To solve the exercise, you need to create an 8x8 grid (a 2D list) and fill it with alternating 0s and 1s to form a checkerboard pattern.
Instead of two colors, use four colors repeating. Use (row + col) % 4 to choose from an array of colors.
for row in range(rows): for col in range(cols): # Draw square here Use code with caution. 2. Alternating Logic (The Core of V2)
CodeHS exercise 9.1.7 Checkerboard V2 requires students to generate an 8x8 2D list, using nested loops and the modulus operator to create an alternating pattern. The core logic involves evaluating (row + col) % 2 to determine if a cell receives a 0 or 1, a key differentiator from the simpler, row-based V1 assignment.
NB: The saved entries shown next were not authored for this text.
File: config.mk
export PLATFORM = sky130hd
export DESIGN_NAME = imm_extender_pipe
export DESIGN_NICKNAME = d
export VERILOG_FILES = /design/src/rtl/imm_extender_pipe.sv
export SDC_FILE = /design/constraint.sdc
export NUM_CORES = 1
export LEC_CHECK = 0
export CAP_MARGIN = 20
export CORE_MARGIN = 2
export CORE_UTILIZATION = 45
export CTS_BUF_LIST = sky130_fd_sc_hd__clkbuf_8
export CTS_CLUSTER_SIZE = 25
export DETAILED_ROUTE_END_ITERATION = 10
export PLACE_DENSITY = 0.68
export SLEW_MARGIN = 20
export SYNTH_ARGS = -nofsm -noshare
export SYNTH_HDL_FRONTEND = slang
export SYNTH_SLANG_ARGS = --single-unit
File: constraint.sdc
create_clock -name clk -period 3.35 [get_ports clk]
set_clock_uncertainty 0.2 [all_clocks]
set_input_delay 0.5025 -clock clk [delete_from_list [all_inputs] [get_ports clk]]
set_output_delay 0.5025 -clock clk [all_outputs]
set_load 0.05 [all_outputs]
Read user discussions on the solution at Reddit .
What of CodeHS are you using? (Python Tracy, Python Graphics, or JavaScript?) 9.1.7 Checkerboard V2 Codehs
row_1 = [] for i in range(8): # Even index (0, 2, 4, 6) -> 0, Odd index (1, 3, 5, 7) -> 1 if i % 2 == 0: row_1.append(0) else: row_1.append(1) my_grid.append(row_1) # Add the row to the board
If you’re working through the CodeHS Java (or JavaScript) Graphics track, you’ve probably reached . This is a classic “level-up” from the basic checkerboard challenge. It’s designed to test your understanding of nested loops, conditional logic, and coordinate math.
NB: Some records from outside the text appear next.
### src/rtl/booth_mult.sv
// booth_mult: sequential radix-2 Booth signed multiplier, one Booth step per clock.
// Produces the 2*WIDTH-bit product of RegAOut * RegBOut on MultHIOut/MultLOOut.
// Optional feature macro: MULT_OVF_FLAG_EN adds MultOvf, set when the product
// does not fit in WIDTH signed bits.
module booth_mult #(
    parameter int WIDTH = 32
) (
    input  logic             clock,
    input  logic             reset,
    input  logic [WIDTH-1:0] RegAOut,
    input  logic [WIDTH-1:0] RegBOut,
    input  logic             MultCtrl,
    output logic             MultDone,
    output logic [WIDTH-1:0] MultHIOut,
    output logic [WIDTH-1:0] MultLOOut
`ifdef MULT_OVF_FLAG_EN
    ,
    output logic             MultOvf
`endif
);

    localparam int CW = $clog2(WIDTH) + 1;

    typedef enum logic [1:0] {
        IDLE = 2'b00,
        RUN  = 2'b01,
        DONE = 2'b10
    } state_t;

    state_t            state_r;
    state_t            state_s;
    logic [WIDTH:0]    acc_r;
    logic [WIDTH:0]    m_r;
    logic [WIDTH-1:0]  q_r;
    logic              q1_r;
    logic [CW-1:0]     cnt_r;
    logic              done_r;
    logic [WIDTH-1:0]  hi_r;
    logic [WIDTH-1:0]  lo_r;

    logic [WIDTH:0]    sum_s;
    logic [WIDTH:0]    acc_sh_s;
    logic [WIDTH-1:0]  q_sh_s;
    logic              q1_sh_s;
    logic              last_step_s;

`ifdef MULT_OVF_FLAG_EN
    logic              ovf_r;

    // Product overflows WIDTH signed bits when the high half is not a pure sign extension of the low half.
    function automatic logic ovf_calc(input logic [WIDTH-1:0] hi, input logic [WIDTH-1:0] lo);
        return (hi != {WIDTH{lo[WIDTH-1]}});
    endfunction
`endif

    // Booth add/subtract on {Q[0],q_1}, then arithmetic right shift of {Acc,Q,q_1}.
    always_comb begin
        sum_s = acc_r;
        case ({q_r[0], q1_r})
            2'b01:   sum_s = acc_r + m_r;
            2'b10:   sum_s = acc_r - m_r;
            default: sum_s = acc_r;
        endcase
        acc_sh_s    = {sum_s[WIDTH], sum_s[WIDTH:1]};
        q_sh_s      = {sum_s[0], q_r[WIDTH-1:1]};
        q1_sh_s     = q_r[0];
        last_step_s = (cnt_r == CW'(WIDTH - 1));
    end

    // FSM state register.
    always_ff @(posedge clock) begin
        if (reset) begin
            state_r <= IDLE;
        end else begin
            state_r <= state_s;
        end
    end

    // Next-state logic: start on request, abort whenever the request drops.
    always_comb begin
        state_s = state_r;
        case (state_r)
            IDLE: begin
                if (MultCtrl) begin
                    state_s = RUN;
                end else begin
                    state_s = IDLE;
                end
            end
            RUN: begin
                if (!MultCtrl) begin
                    state_s = IDLE;
                end else if (last_step_s) begin
                    state_s = DONE;
                end else begin
                    state_s = RUN;
                end
            end
            DONE: begin
                if (MultCtrl) begin
                    state_s = DONE;
                end else begin
                    state_s = IDLE;
                end
            end
            default: state_s = IDLE;
        endcase
    end

    // Datapath: operand load at start, one Booth step per RUN edge, result capture on the last step.
    always_ff @(posedge clock) begin
        if (reset) begin
            acc_r  <= '0;
            m_r    <= '0;
            q_r    <= '0;
            q1_r   <= 1'b0;
            cnt_r  <= '0;
            done_r <= 1'b0;
            hi_r   <= '0;
            lo_r   <= '0;
`ifdef MULT_OVF_FLAG_EN
            ovf_r  <= 1'b0;
`endif
        end else begin
            case (state_r)
                IDLE: begin
                    if (MultCtrl) begin
                        acc_r  <= '0;
                        m_r    <= {RegAOut[WIDTH-1], RegAOut};
                        q_r    <= RegBOut;
                        q1_r   <= 1'b0;
                        cnt_r  <= '0;
                        done_r <= 1'b0;
`ifdef MULT_OVF_FLAG_EN
                        ovf_r  <= 1'b0;
`endif
                    end
                end
                RUN: begin
                    if (MultCtrl) begin
                        acc_r <= acc_sh_s;
                        q_r   <= q_sh_s;
                        q1_r  <= q1_sh_s;
                        cnt_r <= cnt_r + CW'(1);
                        if (last_step_s) begin
                            hi_r   <= acc_sh_s[WIDTH-1:0];
                            lo_r   <= q_sh_s;
                            done_r <= 1'b1;
`ifdef MULT_OVF_FLAG_EN
                            ovf_r  <= ovf_calc(acc_sh_s[WIDTH-1:0], q_sh_s);
`endif
                        end
                    end
                end
                DONE: begin
                    if (!MultCtrl) begin
                        done_r <= 1'b0;
                    end
                end
                default: begin
                    done_r <= 1'b0;
                end
            endcase
        end
    end

    assign MultDone  = done_r;
    assign MultHIOut = hi_r;
    assign MultLOOut = lo_r;
`ifdef MULT_OVF_FLAG_EN
    assign MultOvf   = ovf_r;
`endif

endmodule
Do your specific CodeHS autograder instructions require (like "black" / "white" ) or integers ( 0 / 1 )?
: This is the most efficient way to determine if a row or column index is even or odd. For a checkerboard, a cell (row, col) usually contains a 1 if the sum of its indices (row + col) is even, and a 0 otherwise. To solve the exercise, you need to create
The iterates through the columns of the current row. 3. Apply the Modulo Condition
Here is the correct Python code using the Turtle module to solve this problem.
Some versions of this exercise require you to start with a board of all s and use a nested loop to set specific indices to . In this case: Iterate through each row and each column (i + j) % 2 != 0 board[i][j] = 1 Example Python Solution
You can now combine this logic into a single, powerful line of code using a list comprehension, which will build the full board in one concise expression: for row in range(rows): for col in range(cols):
This approach ensures that adjacent squares have different colors, resulting in the characteristic checkerboard pattern.
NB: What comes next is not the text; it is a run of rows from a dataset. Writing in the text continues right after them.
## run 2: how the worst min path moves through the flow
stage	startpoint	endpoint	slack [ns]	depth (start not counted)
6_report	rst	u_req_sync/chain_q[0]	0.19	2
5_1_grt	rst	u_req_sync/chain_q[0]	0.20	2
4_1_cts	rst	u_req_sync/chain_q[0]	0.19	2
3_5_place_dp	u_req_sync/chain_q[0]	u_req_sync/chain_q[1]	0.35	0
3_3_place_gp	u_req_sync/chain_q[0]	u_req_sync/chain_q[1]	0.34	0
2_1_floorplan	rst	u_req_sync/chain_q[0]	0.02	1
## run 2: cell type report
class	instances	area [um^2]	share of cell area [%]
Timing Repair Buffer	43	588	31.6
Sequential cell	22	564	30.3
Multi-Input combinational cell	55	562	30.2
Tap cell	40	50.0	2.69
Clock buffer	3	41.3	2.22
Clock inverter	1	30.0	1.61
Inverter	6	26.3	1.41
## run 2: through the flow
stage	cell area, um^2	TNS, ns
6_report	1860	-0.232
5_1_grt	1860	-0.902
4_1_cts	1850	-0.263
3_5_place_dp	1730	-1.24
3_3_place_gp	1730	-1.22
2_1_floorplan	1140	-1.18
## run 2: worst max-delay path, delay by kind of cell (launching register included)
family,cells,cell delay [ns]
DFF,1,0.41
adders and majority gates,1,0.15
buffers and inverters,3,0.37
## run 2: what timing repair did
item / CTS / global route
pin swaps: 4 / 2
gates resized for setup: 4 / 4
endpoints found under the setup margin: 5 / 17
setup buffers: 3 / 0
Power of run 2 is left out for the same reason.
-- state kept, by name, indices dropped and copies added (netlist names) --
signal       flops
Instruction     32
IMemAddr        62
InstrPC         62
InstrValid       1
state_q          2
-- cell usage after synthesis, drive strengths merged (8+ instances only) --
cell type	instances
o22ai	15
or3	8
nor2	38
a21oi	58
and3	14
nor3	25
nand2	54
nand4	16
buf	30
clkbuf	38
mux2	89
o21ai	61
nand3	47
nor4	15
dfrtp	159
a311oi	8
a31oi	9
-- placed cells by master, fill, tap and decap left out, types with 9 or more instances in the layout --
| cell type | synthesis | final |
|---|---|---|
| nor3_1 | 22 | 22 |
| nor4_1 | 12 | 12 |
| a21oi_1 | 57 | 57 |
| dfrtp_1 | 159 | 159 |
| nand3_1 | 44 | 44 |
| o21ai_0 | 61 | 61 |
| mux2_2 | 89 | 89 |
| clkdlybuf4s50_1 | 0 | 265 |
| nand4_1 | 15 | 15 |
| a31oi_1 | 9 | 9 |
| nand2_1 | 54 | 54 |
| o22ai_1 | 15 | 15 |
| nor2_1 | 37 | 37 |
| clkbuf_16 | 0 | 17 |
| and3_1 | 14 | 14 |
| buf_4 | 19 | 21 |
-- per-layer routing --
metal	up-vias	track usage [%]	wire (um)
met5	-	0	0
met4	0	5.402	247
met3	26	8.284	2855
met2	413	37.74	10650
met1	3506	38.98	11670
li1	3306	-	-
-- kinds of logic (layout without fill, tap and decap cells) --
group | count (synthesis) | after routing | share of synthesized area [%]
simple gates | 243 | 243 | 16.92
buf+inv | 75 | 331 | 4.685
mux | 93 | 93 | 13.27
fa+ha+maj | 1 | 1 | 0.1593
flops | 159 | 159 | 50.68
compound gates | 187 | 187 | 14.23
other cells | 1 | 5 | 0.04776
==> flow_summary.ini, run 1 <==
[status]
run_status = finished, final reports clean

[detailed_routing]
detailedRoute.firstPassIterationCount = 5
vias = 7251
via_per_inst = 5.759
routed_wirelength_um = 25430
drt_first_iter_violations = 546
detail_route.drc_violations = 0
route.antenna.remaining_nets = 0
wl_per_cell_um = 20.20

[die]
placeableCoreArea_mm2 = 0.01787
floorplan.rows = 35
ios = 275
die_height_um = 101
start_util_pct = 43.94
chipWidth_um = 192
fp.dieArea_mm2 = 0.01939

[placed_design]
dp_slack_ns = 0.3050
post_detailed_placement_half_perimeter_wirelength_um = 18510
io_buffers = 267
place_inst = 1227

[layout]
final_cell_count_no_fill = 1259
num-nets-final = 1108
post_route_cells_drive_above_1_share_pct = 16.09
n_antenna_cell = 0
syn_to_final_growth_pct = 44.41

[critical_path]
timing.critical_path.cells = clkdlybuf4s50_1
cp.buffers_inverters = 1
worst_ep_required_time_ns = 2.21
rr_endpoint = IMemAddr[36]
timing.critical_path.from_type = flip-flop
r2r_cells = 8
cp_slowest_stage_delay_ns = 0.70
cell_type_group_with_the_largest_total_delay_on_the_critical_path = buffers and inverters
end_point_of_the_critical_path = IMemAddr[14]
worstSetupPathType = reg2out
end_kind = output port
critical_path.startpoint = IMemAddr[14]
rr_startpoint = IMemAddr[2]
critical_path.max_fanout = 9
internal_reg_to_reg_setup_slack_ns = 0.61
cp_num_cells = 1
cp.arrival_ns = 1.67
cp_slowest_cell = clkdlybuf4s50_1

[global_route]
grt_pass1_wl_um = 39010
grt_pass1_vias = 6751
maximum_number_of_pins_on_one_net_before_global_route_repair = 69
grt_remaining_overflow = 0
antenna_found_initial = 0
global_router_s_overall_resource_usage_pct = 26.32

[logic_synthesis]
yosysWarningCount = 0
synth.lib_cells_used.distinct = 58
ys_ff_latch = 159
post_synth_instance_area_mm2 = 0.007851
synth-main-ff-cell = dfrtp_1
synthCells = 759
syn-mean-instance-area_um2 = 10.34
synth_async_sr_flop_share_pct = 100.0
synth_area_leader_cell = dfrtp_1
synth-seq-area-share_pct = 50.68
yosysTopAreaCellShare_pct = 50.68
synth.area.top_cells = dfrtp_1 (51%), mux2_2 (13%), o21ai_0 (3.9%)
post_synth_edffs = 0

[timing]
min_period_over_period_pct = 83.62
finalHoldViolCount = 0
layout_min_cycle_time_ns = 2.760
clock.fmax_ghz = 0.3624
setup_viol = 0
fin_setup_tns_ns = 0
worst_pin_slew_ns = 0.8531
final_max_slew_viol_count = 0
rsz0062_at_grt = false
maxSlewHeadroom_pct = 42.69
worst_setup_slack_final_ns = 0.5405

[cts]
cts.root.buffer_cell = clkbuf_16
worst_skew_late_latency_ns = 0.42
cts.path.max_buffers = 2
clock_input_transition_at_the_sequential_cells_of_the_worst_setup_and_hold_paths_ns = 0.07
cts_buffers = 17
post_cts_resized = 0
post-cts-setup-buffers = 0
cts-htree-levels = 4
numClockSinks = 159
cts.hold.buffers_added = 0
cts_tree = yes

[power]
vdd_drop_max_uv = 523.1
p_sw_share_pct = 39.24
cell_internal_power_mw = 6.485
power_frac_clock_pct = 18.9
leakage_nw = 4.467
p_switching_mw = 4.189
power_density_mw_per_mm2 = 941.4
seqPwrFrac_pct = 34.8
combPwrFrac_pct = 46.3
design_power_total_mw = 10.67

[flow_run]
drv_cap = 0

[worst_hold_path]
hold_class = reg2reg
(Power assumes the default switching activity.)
### src/rtl/jt89_cmdq_pkg.sv
// jt89_cmdq shared types and constants.
// Optional overflow tracking is enabled with JT89_CMDQ_OVF_EN.
package jt89_cmdq_pkg;

  typedef enum logic [1:0] {
    ST_IDLE,
    ST_LOW,
    ST_GAP
  } state_e;

  localparam int LOW_W = 4;
  localparam int GAP_W = 8;

  localparam logic [7:0] DROP_SAT = 8'd255;

endpackage

### src/rtl/jt89_cmdq_fifo.sv
// jt89_cmdq byte FIFO: extra pointer bit separates full from empty.
// Flush wins over push and pop in the same cycle.
module jt89_cmdq_fifo #(
  parameter int AW = 3,
  parameter int DW = 8
) (
  input  logic          clk,
  input  logic          rst_n,
  input  logic          push_i,
  input  logic          pop_i,
  input  logic          flush_i,
  input  logic [DW-1:0] din_i,
  output logic [DW-1:0] dout_o,
  output logic          full_o,
  output logic          empty_o,
  output logic [AW:0]   level_o
);

  localparam int N = 1 << AW;
  localparam logic [AW:0] ONE = {{AW{1'b0}}, 1'b1};

  logic [DW-1:0] mem_q [N];
  logic [AW:0]   wptr_q, wptr_d;
  logic [AW:0]   rptr_q, rptr_d;
  logic          wr_en, rd_en;

  assign full_o  = (wptr_q[AW] != rptr_q[AW]) &&
                   (wptr_q[AW-1:0] == rptr_q[AW-1:0]);
  assign empty_o = (wptr_q == rptr_q);
  assign level_o = wptr_q - rptr_q;
  assign dout_o  = mem_q[rptr_q[AW-1:0]];

  assign wr_en = push_i && !full_o && !flush_i;
  assign rd_en = pop_i && !empty_o && !flush_i;

  always_comb begin
    wptr_d = wptr_q;
    rptr_d = rptr_q;
    if (flush_i) begin
      wptr_d = '0;
      rptr_d = '0;
    end else begin
      if (wr_en) wptr_d = wptr_q + ONE;
      if (rd_en) rptr_d = rptr_q + ONE;
    end
  end

  always_ff @(posedge clk or negedge rst_n) begin
    if (!rst_n) begin
      wptr_q <= '0;
      rptr_q <= '0;
    end else begin
      wptr_q <= wptr_d;
      rptr_q <= rptr_d;
    end
  end

  always_ff @(posedge clk) begin
    if (wr_en) mem_q[wptr_q[AW-1:0]] <= din_i;
  end

endmodule
### src/rtl/mem_access_load_align.sv
// Load alignment: picks the addressed lane out of the read word and
// sign- or zero-extends it according to funct3.
module load_align
  import riscv_pkg::*;
(
  input  logic [31:0] rdata,
  input  logic [1:0]  offset,
  input  logic [2:0]  funct3,
  output logic [31:0] load_data
);

  logic [31:0] shifted;

  // Move the addressed byte/halfword down to bit 0, then extend.
  always_comb begin
    shifted = rdata >> {offset, 3'b000};
    case (funct3)
      F3_B:    load_data = {{24{shifted[7]}}, shifted[7:0]};
      F3_H:    load_data = {{16{shifted[15]}}, shifted[15:0]};
      F3_BU:   load_data = {24'd0, shifted[7:0]};
      F3_HU:   load_data = {16'd0, shifted[15:0]};
      default: load_data = rdata;
    endcase
  end

endmodule

### src/rtl/mem_access.sv
// RV32I load/store unit: one access per request over a single-outstanding
// req/ready data-memory port, with local trapping of misaligned accesses and
// illegal funct3 encodings.
module mem_access
  import riscv_pkg::*;
(
  input  logic        clk,
  input  logic        rst,
  input  logic        start,
  input  logic        mem_read,
  input  logic        mem_write,
  input  logic [2:0]  funct3,
  input  logic [31:0] addr,
  input  logic [31:0] wdata,
  input  logic [4:0]  rd,
  output logic        busy,
  output logic        done,
  output logic        fault,
  output logic [31:0] load_data,
  output logic [4:0]  wb_rd,
  output logic        wb_we,
  output logic        dmem_req,
  output logic        dmem_we,
  output logic [31:0] dmem_addr,
  output logic [3:0]  dmem_be,
  output logic [31:0] dmem_wdata,
  input  logic        dmem_ready,
  input  logic [31:0] dmem_rdata
);

  state_t      state;
  logic        is_load_q;
  logic [2:0]  funct3_q;
  logic [1:0]  offset_q;

  logic        req_fault;
  logic        req_noop;
  logic [3:0]  req_be;
  logic [31:0] req_wdata;
  logic [31:0] aligned;

  assign busy = (state != ST_IDLE);

  // Classify the incoming request: fault, no-op, or a real memory access.
  always_comb begin
    req_fault = 1'b0;
    req_noop  = !mem_read && !mem_write;
    if (mem_read && mem_write) begin
      req_fault = 1'b1;
    end else if (mem_read) begin
      case (funct3)
        F3_B, F3_BU: req_fault = 1'b0;
        F3_H, F3_HU: req_fault = addr[0];
        F3_W:        req_fault = (addr[1:0] != 2'b00);
        default:     req_fault = 1'b1;
      endcase
    end else if (mem_write) begin
      case (funct3)
        F3_B:    req_fault = 1'b0;
        F3_H:    req_fault = addr[0];
        F3_W:    req_fault = (addr[1:0] != 2'b00);
        default: req_fault = 1'b1;
      endcase
    end
  end

  // Byte enables and lane-replicated store data for the incoming request.
  always_comb begin
    req_be = byte_enables(funct3[1:0], addr[1:0]);
    case (funct3[1:0])
      2'b00:   req_wdata = {4{wdata[7:0]}};
      2'b01:   req_wdata = {2{wdata[15:0]}};
      default: req_wdata = wdata;
    endcase
  end

  load_align u_load_align (
    .rdata     (dmem_rdata),
    .offset    (offset_q),
    .funct3    (funct3_q),
    .load_data (aligned)
  );

  // Request FSM; the memory port and writeback outputs are all registered.
  always_ff @(posedge clk or posedge rst) begin
    if (rst) begin
      state      <= ST_IDLE;
      is_load_q  <= 1'b0;
      funct3_q   <= '0;
      offset_q   <= '0;
      done       <= 1'b0;
      fault      <= 1'b0;
      load_data  <= '0;
      wb_rd      <= '0;
      wb_we      <= 1'b0;
      dmem_req   <= 1'b0;
      dmem_we    <= 1'b0;
      dmem_addr  <= '0;
      dmem_be    <= '0;
      dmem_wdata <= '0;
    end else begin
      done  <= 1'b0;
      fault <= 1'b0;
      wb_we <= 1'b0;
      case (state)
        ST_IDLE: begin
          if (start) begin
            is_load_q <= mem_read;
            funct3_q  <= funct3;
            offset_q  <= addr[1:0];
            wb_rd     <= rd;
            if (req_fault || req_noop) begin
              state <= ST_DONE;
              done  <= 1'b1;
              fault <= req_fault;
            end else begin
              state      <= ST_REQ;
              dmem_req   <= 1'b1;
              dmem_we    <= mem_write;
              dmem_addr  <= {addr[31:2], 2'b00};
              dmem_be    <= req_be;
              dmem_wdata <= req_wdata;
            end
          end
        end
        ST_REQ: begin
          if (dmem_ready) begin
            state    <= ST_DONE;
            dmem_req <= 1'b0;
            dmem_we  <= 1'b0;
            done     <= 1'b1;
            wb_we    <= is_load_q;
            if (is_load_q) begin
              load_data <= aligned;
            end
          end
        end
        ST_DONE: state <= ST_IDLE;
        default: state <= ST_IDLE;
      endcase
    end
  end

endmodule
A 2D array is essentially an array of arrays. In Java or JavaScript (the primary languages used in CodeHS), the first index typically represents the row , and the second index represents the column .
) is even or odd. If the sum is even, use Color A; if odd, use Color B. Step-by-Step Implementation 1. Define Constants
Using the % (remainder) operator to determine when a square should be color A versus color B.